Figures and present similar views of the data for the Tileworld domain, while Figure gives the data for the Trains problems. On the Trains domain, these six strategies were only able to solve the easiest problem (Trains1), so we simply show the actual node counts in Figure . We have omitted two data points, because they were so extreme that their inclusion on the graph made it impossible to see the differences among the other strategies: LCFR and DUnf-Gen with S+OC+UC node selection took 28,218, and 35,483 nodes, respectively, to solve the problem.
For the Tileworld and Trains problems, we observed the same sorts of interactions between node and flaw selection strategies as were seen by Gerevini and Schubert. Specifically, LCFR performs relatively poorly with S+OC on the Tileworld problems, and it performs very poorly with S+OC+UC on the Trains problems. However, when paired with the other node-selection strategies, LCFR produces the smallest search spaces of any strategies in this class.
In sum, LCFR does tend to produce smaller search spaces than the other strategies in this class. But a question remains. LCFR uses a least-cost strategy, and a side effect of this is that it will prefer forced flaws, since forced flaws are low-cost flaws. It is therefore conceivable that LCFR's performance is mostly or even fully due to its preference for forced flaws, and not (or not greatly) influenced by its use of a least-cost strategy for unforced flaws. This same hypothesis could explain why DUnf-LC consistently outperforms DUnf, and why UCPOP-LC consistently outperforms UCPOP.
It was to address this issue that we included DUnf-Gen in our experiment. DUnf-Gen is a simple strategy that prefers forced flaws of any kind, and otherwise uses a LIFO regime. We would expect DUnf-Gen and LCFR to perform similarly, since they frequently make the same decision. Specifically, they will both select the same flaw in any node in which there is a forced flaw; they will differ when there are only unforced flaws, with DUnf-Gen selecting a most recently introduced flaw and LCFR selecting a least-cost flaw.
In practice, DUnf-Gen's performance closely mimicked that of LCFR's. On the basic problem set it did only marginally worse than LCFR. In fact, it does marginally better when we reverse the order in which the planner adds the preconditions of each new step to the open list (see Section ). LCFR does somewhat better than DUnf-Gen on both the Trains and Tileworld problems, and this is true regardless of the order in which the preconditions were added to the open list, but the extent to which it does better varies.

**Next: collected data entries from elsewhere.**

--- src/rtl/rv_ctrl_pkg.sv ---
// Shared encodings for the multi-cycle RV32I main controller: opcodes, FSM states,
// datapath select codes and trap causes. CTRL_SYSTEM_EN adds the HALT state.
package rv_ctrl_pkg;

  localparam logic [6:0] OP_LOAD   = 7'b0000011;
  localparam logic [6:0] OP_IMM    = 7'b0010011;
  localparam logic [6:0] OP_AUIPC  = 7'b0010111;
  localparam logic [6:0] OP_STORE  = 7'b0100011;
  localparam logic [6:0] OP_R      = 7'b0110011;
  localparam logic [6:0] OP_LUI    = 7'b0110111;
  localparam logic [6:0] OP_BRANCH = 7'b1100011;
  localparam logic [6:0] OP_JALR   = 7'b1100111;
  localparam logic [6:0] OP_JAL    = 7'b1101111;
  localparam logic [6:0] OP_SYSTEM = 7'b1110011;

  typedef enum logic [4:0] {
    S_FETCH     = 5'd0,
    S_DECODE    = 5'd1,
    S_EXEC_R    = 5'd2,
    S_EXEC_I    = 5'd3,
    S_LUI       = 5'd4,
    S_AUIPC     = 5'd5,
    S_ALU_WB    = 5'd6,
    S_MEM_ADDR  = 5'd7,
    S_MEM_READ  = 5'd8,
    S_MEM_WB    = 5'd9,
    S_MEM_WRITE = 5'd10,
    S_BRANCH    = 5'd11,
    S_JAL       = 5'd12,
    S_JALR      = 5'd13,
    S_JUMP      = 5'd14,
    S_TRAP      = 5'd15
`ifdef CTRL_SYSTEM_EN
    , S_HALT    = 5'd16
`endif
  } state_t;

  localparam logic [1:0] RES_ALUOUT = 2'b00;
  localparam logic [1:0] RES_MEM    = 2'b01;
  localparam logic [1:0] RES_ALU    = 2'b10;

  localparam logic [1:0] SRCA_PC    = 2'b00;
  localparam logic [1:0] SRCA_OLDPC = 2'b01;
  localparam logic [1:0] SRCA_RS1   = 2'b10;
  localparam logic [1:0] SRCA_ZERO  = 2'b11;

  localparam logic [1:0] SRCB_RS2   = 2'b00;
  localparam logic [1:0] SRCB_IMM   = 2'b01;
  localparam logic [1:0] SRCB_FOUR  = 2'b10;

  localparam logic [1:0] ALU_ADD    = 2'b00;
  localparam logic [1:0] ALU_SUB    = 2'b01;
  localparam logic [1:0] ALU_FUNCT  = 2'b10;

  localparam logic [1:0] CAUSE_NONE    = 2'b00;
  localparam logic [1:0] CAUSE_ILLEGAL = 2'b01;
  localparam logic [1:0] CAUSE_BUS     = 2'b10;

  // Branch condition from funct3 and the ALU compare flags; 010/011 never reach here.
  function automatic logic branch_taken(input logic [2:0] funct3, input logic zero,
                                        input logic lt, input logic ltu);
    case (funct3)
      3'b000:  return zero;
      3'b001:  return !zero;
      3'b100:  return lt;
      3'b101:  return !lt;
      3'b110:  return ltu;
      3'b111:  return !ltu;
      default: return 1'b0;
    endcase
  endfunction

endpackage

--- src/rtl/ctrl_mem_timer.sv ---
// Memory wait-state counter: counts cycles with a request pending and no ready, and
// flags the cycle in which the wait reaches MEM_TIMEOUT (0 disables the flag).
module ctrl_mem_timer #(
  parameter int MEM_TIMEOUT = 15
) (
  input  logic clk,
  input  logic rst,
  input  logic busy,
  input  logic ready,
  input  logic clear,
  output logic timeout
);

  localparam int CW = (MEM_TIMEOUT < 1) ? 1 : $clog2(MEM_TIMEOUT + 1);
  localparam logic [CW-1:0] SAT  = CW'(MEM_TIMEOUT);
  localparam logic [CW-1:0] LAST = CW'((MEM_TIMEOUT < 1) ? 0 : MEM_TIMEOUT - 1);

  logic [CW-1:0] cnt;

  // NOTE: clocked state uses non-blocking assignments so every flop samples pre-edge values.
  always_ff @(posedge clk or negedge rst) begin
    if (!rst)
      cnt <= '0;
    else if (clear)
      cnt <= '0;
    else if (busy && !ready && cnt != SAT)
      cnt <= cnt + 1'b1;
  end

  // This wait cycle is the MEM_TIMEOUT-th; a ready in the same cycle still wins.
  assign timeout = (MEM_TIMEOUT > 0) && busy && !ready && (cnt == LAST);

endmodule

--- src/rtl/rv_multicycle_ctrl.sv ---
// Main control FSM of the multi-cycle RV32I core with memory handshake, bus timeout and
// sticky trap. Define CTRL_SYSTEM_EN to make ECALL/EBREAK halt instead of trapping.
module rv_multicycle_ctrl
  import rv_ctrl_pkg::*;
#(
  parameter int MEM_TIMEOUT = 15
) (
  input  logic       clk,
  input  logic       rst,
  input  logic [6:0] opcode,
  input  logic [2:0] funct3,
  input  logic [6:0] funct7,
  input  logic       zero,
  input  logic       lt,
  input  logic       ltu,
  input  logic       mem_ready,
  output logic       mem_req,
  output logic       PCWrite,
  output logic       IRWrite,
  output logic       MemWrite,
  output logic       RegWrite,
  output logic       AdrSrc,
  output logic [1:0] ResultSrc,
  output logic [1:0] ALUSrcA,
  output logic [1:0] ALUSrcB,
  output logic [1:0] alu_op,
  output logic       trap,
  output logic [1:0] trap_cause,
  output logic       halted,
  output logic [4:0] state_o
);

  state_t     state, state_next;
  logic [1:0] cause_next;
  logic       timeout;
  logic       state_change;
  logic       illegal;

  always_ff @(posedge clk or negedge rst) begin
    if (!rst) begin
      state      <= S_FETCH;
      trap_cause <= CAUSE_NONE;
    end else begin
      state      <= state_next;
      trap_cause <= cause_next;
    end
  end

  // Reset removes the request immediately, even in the middle of an access.
  assign mem_req = rst && (state == S_FETCH || state == S_MEM_READ || state == S_MEM_WRITE);

  assign state_change = (state_next != state);

  ctrl_mem_timer #(
    .MEM_TIMEOUT(MEM_TIMEOUT)
  ) u_timer (
    .clk    (clk),
    .rst    (rst),
    .busy   (mem_req),
    .ready  (mem_ready),
    .clear  (state_change),
    .timeout(timeout)
  );

  // NOTE: every output of this block gets a default first, so no path can infer a latch.
  always_comb begin
    state_next = state;
    cause_next = trap_cause;
    illegal    = 1'b0;
    PCWrite    = 1'b0;
    IRWrite    = 1'b0;
    MemWrite   = 1'b0;
    RegWrite   = 1'b0;
    AdrSrc     = 1'b0;
    ResultSrc  = RES_ALUOUT;
    ALUSrcA    = SRCA_PC;
    ALUSrcB    = SRCB_RS2;
    alu_op     = ALU_ADD;

    case (state)
      S_FETCH: begin
        ALUSrcB   = SRCB_FOUR;
        ResultSrc = RES_ALU;
        if (mem_ready) begin
          IRWrite    = 1'b1;
          PCWrite    = 1'b1;
          state_next = S_DECODE;
        end else if (timeout) begin
          state_next = S_TRAP;
          cause_next = CAUSE_BUS;
        end
      end

      S_DECODE: begin
        ALUSrcA = SRCA_OLDPC;
        ALUSrcB = (opcode == OP_JAL || opcode == OP_JALR) ? SRCB_FOUR : SRCB_IMM;
        case (opcode)
          OP_R:
            if (funct7 == 7'b0000000 || funct7 == 7'b0100000) state_next = S_EXEC_R;
            else illegal = 1'b1;
          OP_IMM:             state_next = S_EXEC_I;
          OP_LOAD, OP_STORE:  state_next = S_MEM_ADDR;
          OP_BRANCH:
            if (funct3[2:1] != 2'b01) state_next = S_BRANCH;
            else illegal = 1'b1;
          OP_JAL:             state_next = S_JAL;
          OP_JALR:
            if (funct3 == 3'b000) state_next = S_JALR;
            else illegal = 1'b1;
          OP_LUI:             state_next = S_LUI;
          OP_AUIPC:           state_next = S_AUIPC;
`ifdef CTRL_SYSTEM_EN
          OP_SYSTEM:
            if (funct3 == 3'b000) state_next = S_HALT;
            else illegal = 1'b1;
`else
          OP_SYSTEM:          illegal = 1'b1;
`endif
          default:            illegal = 1'b1;
        endcase
        if (illegal) begin
          state_next = S_TRAP;
          cause_next = CAUSE_ILLEGAL;
        end
      end

      S_EXEC_R: begin
        ALUSrcA    = SRCA_RS1;
        ALUSrcB    = SRCB_RS2;
        alu_op     = ALU_FUNCT;
        state_next = S_ALU_WB;
      end

      S_EXEC_I: begin
        ALUSrcA    = SRCA_RS1;
        ALUSrcB    = SRCB_IMM;
        alu_op     = ALU_FUNCT;
        state_next = S_ALU_WB;
      end

      S_LUI: begin
        ALUSrcA    = SRCA_ZERO;
        ALUSrcB    = SRCB_IMM;
        state_next = S_ALU_WB;
      end

      S_AUIPC: begin
        ALUSrcA    = SRCA_OLDPC;
        ALUSrcB    = SRCB_IMM;
        state_next = S_ALU_WB;
      end

      S_ALU_WB: begin
        RegWrite   = 1'b1;
        state_next = S_FETCH;
      end

      S_MEM_ADDR: begin
        ALUSrcA    = SRCA_RS1;
        ALUSrcB    = SRCB_IMM;
        state_next = (opcode == OP_STORE) ? S_MEM_WRITE : S_MEM_READ;
      end

      S_MEM_READ, S_MEM_WRITE: begin
        AdrSrc   = 1'b1;
        MemWrite = (state == S_MEM_WRITE);
        if (mem_ready) begin
          state_next = (state == S_MEM_READ) ? S_MEM_WB : S_FETCH;
        end else if (timeout) begin
          state_next = S_TRAP;
          cause_next = CAUSE_BUS;
        end
      end

      S_MEM_WB: begin
        ResultSrc  = RES_MEM;
        RegWrite   = 1'b1;
        state_next = S_FETCH;
      end

      S_BRANCH: begin
        ALUSrcA    = SRCA_RS1;
        ALUSrcB    = SRCB_RS2;
        alu_op     = ALU_SUB;
        PCWrite    = branch_taken(funct3, zero, lt, ltu);
        state_next = S_FETCH;
      end

      // Link value oldPC+4 sits in ALUOut from DECODE while the ALU forms the target.
      S_JAL, S_JALR: begin
        RegWrite   = 1'b1;
        ALUSrcA    = (state == S_JAL) ? SRCA_OLDPC : SRCA_RS1;
        ALUSrcB    = SRCB_IMM;
        state_next = S_JUMP;
      end

      S_JUMP: begin
        PCWrite    = 1'b1;
        state_next = S_FETCH;
      end

      S_TRAP: state_next = S_TRAP;

`ifdef CTRL_SYSTEM_EN
      S_HALT: state_next = S_HALT;
`endif

      default: state_next = S_FETCH;
    endcase

    if (!rst) begin
      PCWrite = 1'b0;
      IRWrite = 1'b0;
    end
  end

  assign trap    = (state == S_TRAP);
  assign state_o = state;

`ifdef CTRL_SYSTEM_EN
  assign halted = (state == S_HALT);
`else
  assign halted = 1'b0;
`endif

endmodule

--- config.mk ---
export PLATFORM = sky130hd
export DESIGN_NAME = rv_multicycle_ctrl
export DESIGN_NICKNAME = d
export VERILOG_FILES = /design/src/rtl/rv_ctrl_pkg.sv /design/src/rtl/ctrl_mem_timer.sv /design/src/rtl/rv_multicycle_ctrl.sv
export SDC_FILE = /design/constraint.sdc
export NUM_CORES = 1
export LEC_CHECK = 0
export CAP_MARGIN = 20
export CORE_ASPECT_RATIO = 1.1
export CORE_MARGIN = 1.5
export CORE_UTILIZATION = 30
export CTS_BUF_LIST = sky130_fd_sc_hd__clkbuf_4 sky130_fd_sc_hd__clkbuf_8
export DETAILED_ROUTE_END_ITERATION = 12
export GPL_TIMING_DRIVEN = 0
export PLACE_DENSITY = 0.68
export RECOVER_POWER = 100
export SLEW_MARGIN = 20
export SYNTH_ARGS = -nofsm -noshare
export SYNTH_HDL_FRONTEND = slang
export SYNTH_SLANG_ARGS = --single-unit
--- constraint.sdc ---
create_clock -name clk -period 2.17 [get_ports clk]
set_input_delay 0.217 -clock clk [delete_from_list [all_inputs] [get_ports clk]]
set_output_delay 0.217 -clock clk [all_outputs]
set_load 0.01 [all_outputs]
After elaboration in Yosys (flattened, before gate mapping)
Cells that the tools add are included.
{"block": "classes", "n_mux": 37, "n_addsub": 1, "reduce_logical": 29, "eq_ne": 37}
{"cell": "== test 5 x 4 -> 1 bit, second input constant", "count": 8}
{"cell": "case mux 5 bit (8 select lines)", "count": 1}
{"cell": "two-way mux 5 bit", "count": 7}
{"cell": "case mux 5 bit (7 select lines)", "count": 1}
{"cell": "== test 7 x 6 -> 1 bit, second input constant", "count": 4}
{"cell": "== test 7 bit, second input constant", "count": 3}
{"cell": "== test 5 x 3 -> 1 bit, second input constant", "count": 4}
{"cell": "== test 7 x 5 -> 1 bit, second input constant", "count": 2}
{"cell": "== test 3 bit, second input constant", "count": 4}
{"cell": "two-way mux 2 bit", "count": 6}
{"cell": "two-way mux 4 bit", "count": 3}
{"cell": "case mux 2 bit (2 select lines)", "count": 3}
{"cell": "OR reduction 4 bit", "count": 3}
{"cell": "OR reduction 6 bit", "count": 2}
{"cell": "two-way mux 1 bit", "count": 11}
{"cell": "== test 5 x 2 -> 1 bit, second input constant", "count": 2}
{"cell": "OR reduction 2 bit", "count": 5}
{"cell": "case mux 2 bit (4 select lines)", "count": 1}
{"cell": "== test 7 x 2 -> 1 bit, second input constant", "count": 1}
{"cell": "zero test 7 bit", "count": 1}
{"cell": "case mux 1 bit (6 select lines)", "count": 1}
{"cell": "case mux 2 bit (3 select lines)", "count": 1}
{"cell": "== test 5 x 1 -> 1 bit, second input constant", "count": 1}
{"cell": "zero test 5 bit", "count": 1}
{"cell": "16 further kinds", "count": 28}
{"block": "word_totals", "input_bits": 23, "ff_bits": 11, "word_cells": 107, "out_inout_bits": 23}

Depth between registers and ports, before layout
Gate-level depths: netlist (run 1).
{"block": "logic_depth", "word_depth": 11, "ltp_mapped": 8, "ltp_nobuf": 8}

Modules after synthesis
A second synthesis (run 1) with hierarchy kept.
{"block": "unflattened", "cells_unflattened": 159, "area_unflattened_um2": 1226.2}
{"mod": "rv_multicycle_ctrl", "seq_area_each_um2": 175.2, "cells_each": 134, "instances": 1, "area_per_inst_um2": 978.4}
{"mod": "ctrl_mem_timer", "seq_area_each_um2": 100.1, "cells_each": 25, "instances": 1, "area_per_inst_um2": 247.7}

Least setup slack after synthesis (run 1)
No wires, ideal clock.
{"block": "synth_timing", "kind": "reg2reg", "start": "reg state[2], in the netlist state_o[2]", "end": "reg u_timer.cnt[0]", "setup_ns": 0.086, "path_stages_with_launch": 8, "t_required_ns": 2.084, "slack_ns": -0.154, "n_path_buf": 1, "period_less_slack_ns": 2.324, "t_arrival_ns": 2.238, "path_cell_list": "dfrtp_1 -> buf_6 -> or4b_4 -> nor4_4 -> nor4_1 -> o32a_1 -> mux2i_4 -> nor3_1"}
{"block": "synth_between", "elab_chain_cells": 11, "elab_cells_between_ends": 34, "cone_classes": "eq/ne (12); mux (11); reduce/logical (11)"}
{"item": "from (decl)", "line": "rv_multicycle_ctrl.sv:33", "text": "state_t state, state_next;"}
{"item": "from (signal assigned)", "line": "rv_multicycle_ctrl.sv:44", "text": "state <= state_next;"}
{"item": "== test 5 x 4 -> 1 bit or zero test 5 bit (tied branches)", "line": "rv_multicycle_ctrl.sv:50, rv_multicycle_ctrl.sv:80, rv_multicycle_ctrl.sv:168"}
{"item": "logical OR 1 bit (2 in a row)", "line": "rv_multicycle_ctrl.sv:50", "text": "assign mem_req = rst && (state == S_FETCH || state == S_MEM_READ || state == S_MEM_WRITE);"}
{"item": "logical AND 1 bit", "line": "rv_multicycle_ctrl.sv:50"}
{"item": "logical AND 1 bit", "line": "ctrl_mem_timer.sv:26, ctrl_mem_timer.sv:31"}
{"item": "logical AND 1 bit", "line": "ctrl_mem_timer.sv:31", "text": "assign timeout = (MEM_TIMEOUT > 0) && busy && !ready && (cnt == LAST);"}
{"item": "two-way mux 5 bit", "line": "rv_multicycle_ctrl.sv:88, rv_multicycle_ctrl.sv:169"}
{"item": "two-way mux 5 bit (on tied branches)", "line": "rv_multicycle_ctrl.sv:167, rv_multicycle_ctrl.sv:84"}
{"item": "case mux 5 bit (7 select lines)", "line": "rv_multicycle_ctrl.sv:80", "text": "case (state)"}
{"item": "inequality test 5 bit", "line": "rv_multicycle_ctrl.sv:52", "text": "assign state_change = (state_next != state);"}
{"item": "two-way mux 4 bit or nonzero test 2 bit (tied branches)"}
{"item": "to (signal assigned)", "line": "ctrl_mem_timer.sv:27", "text": "cnt <= cnt + 1'b1;"}
{"item": "to (decl)", "line": "ctrl_mem_timer.sv:18", "text": "logic [CW-1:0] cnt;"}
Parallel ways exist; a longest one is shown, timed or not.
A chain may end at the register's enable or synchronous reset.

Worst setup path in the final report (run 1)
{"block": "layout_timing", "start": "reg state[4], in the netlist state_o[4]", "end": "reg u_timer.cnt[3]"}
Same word-level chain as after synthesis.

==> reports/results.ini, run 1 <==
[floorplan]
start_util_pct=31.8
die_h_um=71.7
core_area_um2=4050
die-area_um2=4690
die_w_um=65.5
row_count=24
ioPinCount=46

[layout]
drive_gt1_share_pct=23.9
register_area_um2=278
nets=252
n_antenna_cell=0
syn_to_final_growth_pct=62.2
n_fill_cell=412
multi_input_area_um2=1050

[timing]
relSlewSlack_pct=46.5
finalHoldViolations=0
setup_slack_ns=-0.107
final_max_slew_viol_count=0
finalSetupViolations=4
fmax_ghz=0.439
finalClockSkew_ns=0.000743
rsz0062_at_grt=true
min_period_ns=2.28
tightest_slew_ns=0.793
period_share_pct=105

[logic_synthesis]
synth_edf_count=0
yosysWarningCount=0
seq_area_frac_synth_pct=21.4
synthArstFlopShare_pct=100
synth_ff_type=dfrtp_1
synth_area_per_cell_um2=7.76
netlist-cell-type-count=55
ys_seq_elements=11
synth_cells=166
netlist_area_um2=1290

[worst_setup_path]
critical_path_arrival_ns=2.43
reg2reg_from=state_o[4]$_DFF_PN0_
start_kind=flip-flop
required_ns=2.32
crit_type=reg2reg
endpoint_kind=flip-flop
startpoint=state_o[4]$_DFF_PN0_
critPathMaxFanout=7

[global_route]
grt_overflow=0
grt_usage_pct=16.8
grt_max_degree=14
grt_pass1_wl_um=6440
grt_pass1_vias=1398
grt_antenna_before_repair=0

[drt]
vias=1479
ant_nets=0
drt-wirelength-per-cell_um=14.2
drt_wl_total_um=3940
drtIter0Drc=106
drc_errors=0
drt-pass1-iter-count=4
via_per_inst=5.32

[clock_network]
clk_latency_ns=0.24
cts_buffers=3
clockRootBuffer=clkbuf_8
tritoncts=done
cts_max_path_buffers=2
clk_pin_slew_ns=0.05
cts_sinks=11
cts_max_level=1

[power_and_ir_drop]
pwr-share-seq_pct=18.0
p_sw_w=0.000762
p_per_area_nw_per_um2=837
ir_worst_vdd_v=0.000370
intPower_w=0.000985
pwr-share-comb_pct=69.6
leakage_nw=0.893
p_total_w=0.00175
clkPwrFrac_pct=12.4
swShare_pct=43.6

[placement]
place.gp.congestion=0.944
post-place-ws_ns=-0.807
dp_hpwl_um=2840
port_buffers=41

[run]
max-cap-violations=0

[min_path]
hp-start=trap_cause[1]$_DFFE_PN0P_
hold_path.class=reg2reg

[outcome]
violations=setup timing
status=finished, violations left

[cell usage in the layout, fill, tap and decap left out, types with 2 or more instances in the layout]
cell | Yosys | layout
xor2_1 | 4 | 4
dfrtp_1 | 11 | 9
a2bb2oi_1 | 2 | 2
o21ai_0 | 6 | 6
xnor2_1 | 3 | 3
nor4_1 | 7 | 7
clkbuf_8 | 0 | 4
o32a_1 | 2 | 2
o21bai_1 | 2 | 2
dlygate4sd3_1 | 0 | 4
clkbuf_1 | 6 | 2
nor3_1 | 16 | 13
a21o_1 | 2 | 2
dlymetal6s2s_1 | 0 | 7
and2_1 | 2 | 2
nand2b_1 | 9 | 8
inv_1 | 6 | 6
a2111oi_0 | 2 | 2
buf_2 | 4 | 4
buf_4 | 1 | 13
ha_1 | 2 | 2
mux2i_1 | 2 | 2
nand3b_1 | 2 | 2
nand2_1 | 14 | 13
nor4_4 | 1 | 3
or3_1 | 3 | 2
a211oi_1 | 4 | 3
nor3_2 | 0 | 2
a21oi_1 | 6 | 6
clkdlybuf4s50_1 | 0 | 22
dfrtp_2 | 0 | 2
nor2_1 | 15 | 13
dlygate4sd2_1 | 0 | 7
nand3_1 | 2 | 2
conb_1 | 1 | 2
buf_6 | 1 | 5
[synth_stat cells, types with 2 or more instances]
master,count,area [um^2]
nor3_1,16,80.1
nor2_1,15,56.3
nand2_1,14,52.6
dfrtp_1,11,275
nand2b_1,9,56.3
nor4_1,7,43.8
a21oi_1,6,30.0
clkbuf_1,6,22.5
inv_1,6,22.5
o21ai_0,6,30.0
a211oi_1,4,30.0
buf_2,4,20.0
xor2_1,4,35.0
or3_1,3,18.8
xnor2_1,3,26.3
a2111oi_0,2,17.5
a21o_1,2,15.0
a2bb2oi_1,2,17.5
and2_1,2,12.5
ha_1,2,25.0
mux2i_1,2,20.0
nand3_1,2,10.0
nand3b_1,2,15.0
nor2b_1,2,12.5
nor4_2,2,25.0
o21bai_1,2,15.0
o32a_1,2,20.0
[layout make-up]
class | instances | area share, %
sequential | 11 | 13.3
clock buffer | 4 | 2.34
inverter | 6 | 1.08
multi-input combinational | 138 | 50.4
timing repair buffer | 56 | 25.7
buffer | 11 | 4.01
tap | 52 | 3.12
[through the flow]
step / util [%] / instance area (um^2) / setup TNS, ns / hold WS [ns] / std cells
floorplan: - / 1310 / -0.209 / -0.0786 / 167
global placement: 43.9 / 1780 / -6.55 / 0.479 / 260
detailed placement: 43.9 / 1780 / -6.69 / 0.479 / 260
CTS: 47.0 / 1900 / -0.744 / 0.0435 / 270
global route: 51.5 / 2090 / -0.726 / 0.517 / 278
finish: 51.5 / 2090 / -0.362 / 0.479 / 278
[layer usage]
| metal | GRT usage [%] | wire (um) | up-vias | share of wire [%] |
|---|---|---|---|---|
| met2 | 28.2 | 1950 | 46 | 50 |
| li1 | - | - | 739 | - |
| met1 | 23.5 | 1850 | 692 | 47 |
| met4 | 3.70 | 8 | 0 | 0.20 |
| met5 | 0 | 0 | - | 0 |
| met3 | 1.10 | 125 | 2 | 3.2 |
[worst paths after layout]
| kind | to | cells past startpoint | slack [ns] |
|---|---|---|---|
| worst max-delay path | u_timer.cnt[3]$_DFFE_PN0P_ | 8 | -0.11 |
| worst min-delay path | trap_cause[1]$_DFFE_PN0P_ | 1 | 0.48 |
| worst max register to register | u_timer.cnt[3]$_DFFE_PN0P_ | 8 | -0.11 |
| worst min register to register | trap_cause[1]$_DFFE_PN0P_ | 1 | 0.48 |
| max in group asynchronous | state_o[3]$_DFF_PN0_ | 2 | 1.26 |
| min in group asynchronous | u_timer.cnt[2]$_DFFE_PN0P_ | 2 | 0.56 |
[power groups by stage]
stage | Sequential, W | Combinational [W] | Clock [W]
floorplan | 0.000313 | 0.000616 | 0
global placement | 0.000306 | 0.000999 | 0
detailed placement | 0.000307 | 0.00101 | 0
CTS | 0.000309 | 0.00105 | 0.000219
global route | 0.000324 | 0.00132 | 0.000228
finish | 0.000315 | 0.00122 | 0.000216
[flip-flops by register name, summed over array words and instances, names as in the netlist]
name	count
state_o	5
u_timer.cnt	4
trap_cause	2
[critical path: stages, from the launching register on]
cell      delay [ns]
dfrtp_1         0.38
buf_6           0.14
or4b_4          0.58
nor4_4          0.22
o21bai_4        0.23
buf_6           0.13
o31a_1          0.17
o32ai_4         0.13
nor3_1          0.21
[cells by family after synthesis]
family / share of synthesized area, %
xor gates and xnor gates: 4.76
AOI/OAI and AO/OA: 21.8
and+or+nand+nor: 39.2
muxes: 4.18
other: 0.291
buffers and inverters: 6.51
adders and majority gates: 1.94
DFF: 21.4
[repair_timing]
action | in CTS | in global routing
setup endpoints to repair | 22 | 17
hold buffers | 0 | 1
pin swaps | 9 | 13
gates resized for setup | 24 | 31
hold endpoints to repair | 0 | 11
setup buffers | 7 | 7
Note: power is estimated with default switching activity, not from simulation.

Thus, the data is inconclusive about the value of using a least-cost strategy for unforced flaws. LCFR clearly benefits from selecting forced flaws early (as a side effect of preferring least-cost flaws), but it may not matter whether it continues to use a least-cost strategy for the unforced flaws. If indeed it is generally sufficient to use a least-cost strategy only for forced flaws, then ZLIFO's performance is somewhat less puzzling, since ZLIFO also prefers forced flaws. However the puzzle is not completely resolved. After all, DUnf-Gen, like ZLIFO, prefers forced flaws and and then makes LIFO-based decisions about unforced flaws, and while its performance is not clearly inferior to LCFR's, neither is it clearly superior. Even if the use of LIFO for unforced flaws does not obviously increase the search-space, neither does it appear to decrease it.